[Stored items]
---*---

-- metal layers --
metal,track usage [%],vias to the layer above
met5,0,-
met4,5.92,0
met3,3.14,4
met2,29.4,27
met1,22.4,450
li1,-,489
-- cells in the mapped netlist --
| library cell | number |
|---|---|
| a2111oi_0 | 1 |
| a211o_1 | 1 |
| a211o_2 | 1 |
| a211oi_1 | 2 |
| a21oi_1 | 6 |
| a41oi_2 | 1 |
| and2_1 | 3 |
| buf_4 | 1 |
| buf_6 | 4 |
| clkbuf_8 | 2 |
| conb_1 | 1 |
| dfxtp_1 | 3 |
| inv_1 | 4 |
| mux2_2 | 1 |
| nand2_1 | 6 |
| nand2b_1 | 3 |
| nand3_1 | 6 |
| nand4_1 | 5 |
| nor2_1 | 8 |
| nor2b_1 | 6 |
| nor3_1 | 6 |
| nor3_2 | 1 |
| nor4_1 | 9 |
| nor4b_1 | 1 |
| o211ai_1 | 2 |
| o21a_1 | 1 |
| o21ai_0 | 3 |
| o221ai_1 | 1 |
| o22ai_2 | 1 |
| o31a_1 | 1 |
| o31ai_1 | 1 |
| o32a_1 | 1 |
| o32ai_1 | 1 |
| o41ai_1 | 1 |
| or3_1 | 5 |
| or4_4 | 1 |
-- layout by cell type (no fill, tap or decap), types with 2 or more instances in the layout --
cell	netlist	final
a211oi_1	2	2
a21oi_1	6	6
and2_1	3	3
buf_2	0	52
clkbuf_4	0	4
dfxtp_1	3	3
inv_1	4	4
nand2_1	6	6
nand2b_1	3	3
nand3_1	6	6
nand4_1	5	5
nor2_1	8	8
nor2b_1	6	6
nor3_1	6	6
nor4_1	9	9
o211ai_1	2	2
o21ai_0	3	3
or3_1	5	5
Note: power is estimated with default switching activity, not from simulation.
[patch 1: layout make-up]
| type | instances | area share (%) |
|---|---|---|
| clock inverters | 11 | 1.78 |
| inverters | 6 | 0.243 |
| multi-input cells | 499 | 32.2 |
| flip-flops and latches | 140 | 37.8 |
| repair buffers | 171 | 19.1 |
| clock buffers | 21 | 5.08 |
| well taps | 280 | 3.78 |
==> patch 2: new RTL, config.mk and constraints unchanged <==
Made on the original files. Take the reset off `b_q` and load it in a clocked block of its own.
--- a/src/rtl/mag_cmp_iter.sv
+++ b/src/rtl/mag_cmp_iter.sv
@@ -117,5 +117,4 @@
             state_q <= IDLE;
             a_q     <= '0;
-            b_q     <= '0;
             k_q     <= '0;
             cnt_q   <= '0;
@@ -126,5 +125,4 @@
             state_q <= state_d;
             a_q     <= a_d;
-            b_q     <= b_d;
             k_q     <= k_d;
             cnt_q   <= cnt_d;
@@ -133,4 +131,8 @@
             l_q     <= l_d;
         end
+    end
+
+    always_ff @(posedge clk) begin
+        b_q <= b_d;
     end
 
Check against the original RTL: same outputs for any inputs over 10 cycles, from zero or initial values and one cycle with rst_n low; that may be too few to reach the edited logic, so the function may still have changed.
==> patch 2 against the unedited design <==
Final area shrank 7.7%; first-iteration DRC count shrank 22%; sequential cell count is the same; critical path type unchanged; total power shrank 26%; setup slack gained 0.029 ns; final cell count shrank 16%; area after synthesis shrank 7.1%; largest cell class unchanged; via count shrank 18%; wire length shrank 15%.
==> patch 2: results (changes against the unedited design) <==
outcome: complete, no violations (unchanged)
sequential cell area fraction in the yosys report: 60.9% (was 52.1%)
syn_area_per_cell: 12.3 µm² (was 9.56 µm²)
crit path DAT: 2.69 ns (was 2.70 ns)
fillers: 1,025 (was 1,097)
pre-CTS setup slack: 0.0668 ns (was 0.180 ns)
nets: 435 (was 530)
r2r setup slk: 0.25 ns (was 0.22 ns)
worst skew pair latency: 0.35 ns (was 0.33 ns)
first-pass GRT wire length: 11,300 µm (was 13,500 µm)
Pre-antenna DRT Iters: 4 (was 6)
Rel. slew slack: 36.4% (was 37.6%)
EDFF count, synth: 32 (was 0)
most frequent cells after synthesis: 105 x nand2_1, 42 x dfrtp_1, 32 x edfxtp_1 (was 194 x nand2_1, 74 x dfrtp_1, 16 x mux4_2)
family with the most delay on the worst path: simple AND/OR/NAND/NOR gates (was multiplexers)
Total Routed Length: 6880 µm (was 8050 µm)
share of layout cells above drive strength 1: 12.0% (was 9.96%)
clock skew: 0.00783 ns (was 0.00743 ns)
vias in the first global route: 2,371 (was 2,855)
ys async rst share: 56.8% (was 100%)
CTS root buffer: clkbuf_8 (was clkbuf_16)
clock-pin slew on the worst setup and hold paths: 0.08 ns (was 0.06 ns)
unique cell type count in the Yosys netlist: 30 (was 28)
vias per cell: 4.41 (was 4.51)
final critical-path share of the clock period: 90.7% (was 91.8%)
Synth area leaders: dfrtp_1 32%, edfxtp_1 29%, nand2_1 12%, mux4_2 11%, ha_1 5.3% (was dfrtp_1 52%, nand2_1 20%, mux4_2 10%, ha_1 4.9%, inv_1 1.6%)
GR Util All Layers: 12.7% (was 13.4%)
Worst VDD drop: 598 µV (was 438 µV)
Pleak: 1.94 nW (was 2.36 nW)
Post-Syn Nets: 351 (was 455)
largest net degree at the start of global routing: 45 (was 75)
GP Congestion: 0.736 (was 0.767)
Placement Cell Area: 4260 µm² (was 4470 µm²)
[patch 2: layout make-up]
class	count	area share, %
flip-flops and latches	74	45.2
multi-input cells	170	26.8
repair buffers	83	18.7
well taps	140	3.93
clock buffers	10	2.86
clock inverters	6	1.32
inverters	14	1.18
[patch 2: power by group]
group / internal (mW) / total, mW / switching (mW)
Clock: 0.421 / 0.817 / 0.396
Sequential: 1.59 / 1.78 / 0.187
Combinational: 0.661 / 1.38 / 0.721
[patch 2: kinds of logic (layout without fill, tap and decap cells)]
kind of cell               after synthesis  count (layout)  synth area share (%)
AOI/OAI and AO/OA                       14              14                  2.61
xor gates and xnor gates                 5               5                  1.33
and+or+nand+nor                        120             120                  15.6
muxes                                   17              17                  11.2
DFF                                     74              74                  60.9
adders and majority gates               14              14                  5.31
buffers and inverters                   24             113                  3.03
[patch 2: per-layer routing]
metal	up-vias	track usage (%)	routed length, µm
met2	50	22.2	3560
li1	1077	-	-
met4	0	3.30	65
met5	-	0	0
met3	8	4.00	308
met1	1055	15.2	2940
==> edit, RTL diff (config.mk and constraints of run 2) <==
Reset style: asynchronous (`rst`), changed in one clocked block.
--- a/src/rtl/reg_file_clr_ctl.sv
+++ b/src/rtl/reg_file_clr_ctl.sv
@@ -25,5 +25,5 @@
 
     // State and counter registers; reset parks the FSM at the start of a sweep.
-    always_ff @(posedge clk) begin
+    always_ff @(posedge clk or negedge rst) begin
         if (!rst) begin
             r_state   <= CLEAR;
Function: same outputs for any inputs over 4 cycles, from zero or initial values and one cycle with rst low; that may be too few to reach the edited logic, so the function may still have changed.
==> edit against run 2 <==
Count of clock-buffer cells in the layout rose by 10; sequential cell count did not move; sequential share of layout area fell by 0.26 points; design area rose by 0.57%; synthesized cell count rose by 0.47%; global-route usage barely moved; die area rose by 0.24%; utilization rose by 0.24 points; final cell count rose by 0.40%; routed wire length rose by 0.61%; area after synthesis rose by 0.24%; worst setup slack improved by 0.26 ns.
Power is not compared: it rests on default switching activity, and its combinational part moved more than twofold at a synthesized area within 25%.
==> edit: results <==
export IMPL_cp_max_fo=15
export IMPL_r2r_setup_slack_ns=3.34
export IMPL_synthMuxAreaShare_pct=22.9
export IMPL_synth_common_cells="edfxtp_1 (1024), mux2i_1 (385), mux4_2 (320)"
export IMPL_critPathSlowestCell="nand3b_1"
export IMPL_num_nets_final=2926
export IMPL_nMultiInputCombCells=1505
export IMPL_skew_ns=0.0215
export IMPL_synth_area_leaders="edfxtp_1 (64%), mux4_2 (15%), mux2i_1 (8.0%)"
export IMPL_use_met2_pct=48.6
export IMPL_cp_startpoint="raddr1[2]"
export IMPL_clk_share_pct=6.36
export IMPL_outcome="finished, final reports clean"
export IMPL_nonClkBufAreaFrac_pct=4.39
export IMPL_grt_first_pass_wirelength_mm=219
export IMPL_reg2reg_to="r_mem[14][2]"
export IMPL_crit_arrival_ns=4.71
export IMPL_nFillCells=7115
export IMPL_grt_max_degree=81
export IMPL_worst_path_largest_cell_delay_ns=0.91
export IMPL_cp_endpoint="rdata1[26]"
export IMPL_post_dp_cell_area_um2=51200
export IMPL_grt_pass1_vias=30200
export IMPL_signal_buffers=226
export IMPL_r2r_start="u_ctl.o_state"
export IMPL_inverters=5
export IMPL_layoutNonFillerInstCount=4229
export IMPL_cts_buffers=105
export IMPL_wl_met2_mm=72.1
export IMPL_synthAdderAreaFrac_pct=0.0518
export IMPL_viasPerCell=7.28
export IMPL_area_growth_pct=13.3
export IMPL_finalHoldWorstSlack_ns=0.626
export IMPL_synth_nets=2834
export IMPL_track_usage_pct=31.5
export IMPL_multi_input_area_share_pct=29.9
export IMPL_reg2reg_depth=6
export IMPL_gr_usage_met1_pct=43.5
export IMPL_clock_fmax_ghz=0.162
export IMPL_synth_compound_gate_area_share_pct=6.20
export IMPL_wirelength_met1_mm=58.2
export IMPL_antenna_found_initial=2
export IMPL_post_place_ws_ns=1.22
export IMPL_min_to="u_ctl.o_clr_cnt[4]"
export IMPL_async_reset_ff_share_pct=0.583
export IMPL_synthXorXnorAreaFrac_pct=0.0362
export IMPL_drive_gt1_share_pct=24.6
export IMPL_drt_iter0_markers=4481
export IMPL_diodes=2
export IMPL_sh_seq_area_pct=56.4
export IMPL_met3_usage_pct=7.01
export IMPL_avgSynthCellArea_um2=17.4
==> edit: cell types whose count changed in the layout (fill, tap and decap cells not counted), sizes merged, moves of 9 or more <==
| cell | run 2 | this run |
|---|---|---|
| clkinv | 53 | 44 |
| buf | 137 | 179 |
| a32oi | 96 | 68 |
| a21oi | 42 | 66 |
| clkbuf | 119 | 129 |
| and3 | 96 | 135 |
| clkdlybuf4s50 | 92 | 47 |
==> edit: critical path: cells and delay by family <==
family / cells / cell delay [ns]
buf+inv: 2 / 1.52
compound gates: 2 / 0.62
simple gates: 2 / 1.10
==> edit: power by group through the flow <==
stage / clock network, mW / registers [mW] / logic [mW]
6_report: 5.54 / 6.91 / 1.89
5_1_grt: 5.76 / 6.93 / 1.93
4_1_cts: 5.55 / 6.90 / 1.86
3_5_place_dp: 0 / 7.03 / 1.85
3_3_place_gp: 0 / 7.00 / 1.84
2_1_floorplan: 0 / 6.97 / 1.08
File: src/rtl/ota_pkg.sv
// Shared definitions for the OTA duty meter slice.
// Contents: FSM state enum, default sizing constants, edge counter width,
//           and the duty shift helper used to scale the high count.
package ota_pkg;

    typedef enum logic {
        IDLE    = 1'b0,
        MEASURE = 1'b1
    } state_e;

    localparam int unsigned WIN_LOG2_DEF    = 8;
    localparam int unsigned OUT_W_DEF       = 8;
    localparam int unsigned SYNC_STAGES_DEF = 2;
    localparam int unsigned EDGE_W          = 8;

    // Right shift that maps a window's high count onto the duty output range.
    localparam int unsigned DUTY_SHIFT_DEF = WIN_LOG2_DEF - OUT_W_DEF;

    function automatic int unsigned duty_shift(input int unsigned win_log2,
                                               input int unsigned out_w);
        return win_log2 - out_w;
    endfunction

endpackage

File: src/rtl/ota_duty_meter_if.sv
// Result readout bus of the duty meter.
// master (meter): drives duty, edge_cnt, duty_valid, overrun; samples duty_ack.
// slave (consumer): the reverse.
interface ota_duty_meter_if
    import ota_pkg::*;
#(
    parameter int unsigned OUT_W = OUT_W_DEF
) ();

    logic [OUT_W-1:0]  duty;
    logic [EDGE_W-1:0] edge_cnt;
    logic              duty_valid;
    logic              duty_ack;
    logic              overrun;

    modport master (
        output duty,
        output edge_cnt,
        output duty_valid,
        output overrun,
        input  duty_ack
    );

    modport slave (
        input  duty,
        input  edge_cnt,
        input  duty_valid,
        input  overrun,
        output duty_ack
    );

endinterface

File: src/rtl/ota_sync.sv
// Multi-stage reset-to-0 synchroniser for asynchronous single-bit inputs.
// Ports: clk, rst (async active-high), d (async input), q (d delayed STAGES clocks).
module ota_sync #(
    parameter int unsigned STAGES = 2
) (
    input  logic clk,
    input  logic rst,
    input  logic d,
    output logic q
);

    logic [STAGES-1:0] chain;

    // Shift chain; only chain[0] may go metastable.
    always_ff @(posedge clk or posedge rst) begin
        if (rst) begin
            chain <= '0;
        end else begin
            chain <= {chain[STAGES-2:0], d};
        end
    end

    assign q = chain[STAGES-1];

endmodule

File: src/rtl/ota_duty_meter.sv
// Duty-cycle and rising-edge meter for the OTA comparator output.
// Measures fixed windows of 2^WIN_LOG2 clocks, back to back while en is high,
// and hands each window's result to the consumer with a valid/ack handshake.
// Ports: clk, rst (async active-high), en (measurement enable), ota_in (async
//        OTA Out net), busy (FSM in MEASURE), res (result bus, master side).
module ota_duty_meter
    import ota_pkg::*;
#(
    parameter int unsigned WIN_LOG2    = WIN_LOG2_DEF,
    parameter int unsigned OUT_W       = OUT_W_DEF,
    parameter int unsigned SYNC_STAGES = SYNC_STAGES_DEF
) (
    input  logic               clk,
    input  logic               rst,
    input  logic               en,
    input  logic               ota_in,
    output logic               busy,
    ota_duty_meter_if.master   res
);

    localparam int unsigned HC_W     = WIN_LOG2 + 1;
    localparam int unsigned SHIFT    = duty_shift(WIN_LOG2, OUT_W);
    localparam int unsigned DUTY_MAX = (32'd1 << OUT_W) - 32'd1;

    state_e              state;
    logic                s;
    logic                prev;
    logic [WIN_LOG2-1:0] win_cnt;
    logic [HC_W-1:0]     high_cnt;
    logic [EDGE_W-1:0]   edge_acc;

    logic [HC_W-1:0]     high_nxt_c;
    logic [HC_W-1:0]     high_shift_c;
    logic [EDGE_W-1:0]   edge_nxt_c;
    logic [OUT_W-1:0]    duty_sat_c;
    logic                last_c;
    logic                new_res_c;

    ota_sync #(.STAGES(SYNC_STAGES)) u_sync (
        .clk (clk),
        .rst (rst),
        .d   (ota_in),
        .q   (s)
    );

    // Counter updates including the current sample, so the terminal cycle's
    // sample lands in the registered result.
    always_comb begin
        high_nxt_c   = high_cnt + HC_W'(s);
        edge_nxt_c   = edge_acc;
        if (s && !prev && (edge_acc != '1)) begin
            edge_nxt_c = edge_acc + EDGE_W'(1);
        end
        high_shift_c = high_nxt_c >> SHIFT;
        // A full-high window counts 2^WIN_LOG2, one past full scale.
        if (high_shift_c > HC_W'(DUTY_MAX)) begin
            duty_sat_c = '1;
        end else begin
            duty_sat_c = OUT_W'(high_shift_c);
        end
        last_c    = &win_cnt;
        new_res_c = (state == MEASURE) && en && last_c;
    end

    // FSM, window counters and result handshake.
    always_ff @(posedge clk or posedge rst) begin
        if (rst) begin
            state          <= IDLE;
            prev           <= 1'b0;
            win_cnt        <= '0;
            high_cnt       <= '0;
            edge_acc       <= '0;
            res.duty       <= '0;
            res.edge_cnt   <= '0;
            res.duty_valid <= 1'b0;
            res.overrun    <= 1'b0;
        end else begin
            prev <= s;

            if (state == IDLE) begin
                if (en) begin
                    state    <= MEASURE;
                    win_cnt  <= '0;
                    high_cnt <= '0;
                    edge_acc <= '0;
                end
            end else if (!en) begin
                // Partial window is dropped; counters are cleared on next entry.
                state <= IDLE;
            end else begin
                win_cnt <= win_cnt + WIN_LOG2'(1);
                if (last_c) begin
                    high_cnt <= '0;
                    edge_acc <= '0;
                end else begin
                    high_cnt <= high_nxt_c;
                    edge_acc <= edge_nxt_c;
                end
            end

            if (new_res_c) begin
                res.duty       <= duty_sat_c;
                res.edge_cnt   <= edge_nxt_c;
                res.duty_valid <= 1'b1;
            end else if (res.duty_ack) begin
                res.duty_valid <= 1'b0;
            end

            // Overwrite of an unread result is sticky until the consumer acks.
            if (new_res_c && res.duty_valid && !res.duty_ack) begin
                res.overrun <= 1'b1;
            end else if (res.duty_ack) begin
                res.overrun <= 1'b0;
            end
        end
    end

    assign busy = (state == MEASURE);

endmodule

---*---

[TASK DIRECTIONS] Nothing should be returned except the lines from the first line of the data above through the line with "Made on the", each one exact.

[RESULT OF THE TASK]
-- metal layers --
metal,track usage [%],vias to the layer above
met5,0,-
met4,5.92,0
met3,3.14,4
met2,29.4,27
met1,22.4,450
li1,-,489
-- cells in the mapped netlist --
| library cell | number |
|---|---|
| a2111oi_0 | 1 |
| a211o_1 | 1 |
| a211o_2 | 1 |
| a211oi_1 | 2 |
| a21oi_1 | 6 |
| a41oi_2 | 1 |
| and2_1 | 3 |
| buf_4 | 1 |
| buf_6 | 4 |
| clkbuf_8 | 2 |
| conb_1 | 1 |
| dfxtp_1 | 3 |
| inv_1 | 4 |
| mux2_2 | 1 |
| nand2_1 | 6 |
| nand2b_1 | 3 |
| nand3_1 | 6 |
| nand4_1 | 5 |
| nor2_1 | 8 |
| nor2b_1 | 6 |
| nor3_1 | 6 |
| nor3_2 | 1 |
| nor4_1 | 9 |
| nor4b_1 | 1 |
| o211ai_1 | 2 |
| o21a_1 | 1 |
| o21ai_0 | 3 |
| o221ai_1 | 1 |
| o22ai_2 | 1 |
| o31a_1 | 1 |
| o31ai_1 | 1 |
| o32a_1 | 1 |
| o32ai_1 | 1 |
| o41ai_1 | 1 |
| or3_1 | 5 |
| or4_4 | 1 |
-- layout by cell type (no fill, tap or decap), types with 2 or more instances in the layout --
cell	netlist	final
a211oi_1	2	2
a21oi_1	6	6
and2_1	3	3
buf_2	0	52
clkbuf_4	0	4
dfxtp_1	3	3
inv_1	4	4
nand2_1	6	6
nand2b_1	3	3
nand3_1	6	6
nand4_1	5	5
nor2_1	8	8
nor2b_1	6	6
nor3_1	6	6
nor4_1	9	9
o211ai_1	2	2
o21ai_0	3	3
or3_1	5	5
Note: power is estimated with default switching activity, not from simulation.
[patch 1: layout make-up]
| type | instances | area share (%) |
|---|---|---|
| clock inverters | 11 | 1.78 |
| inverters | 6 | 0.243 |
| multi-input cells | 499 | 32.2 |
| flip-flops and latches | 140 | 37.8 |
| repair buffers | 171 | 19.1 |
| clock buffers | 21 | 5.08 |
| well taps | 280 | 3.78 |
==> patch 2: new RTL, config.mk and constraints unchanged <==
Made on the original files. Take the reset off `b_q` and load it in a clocked block of its own.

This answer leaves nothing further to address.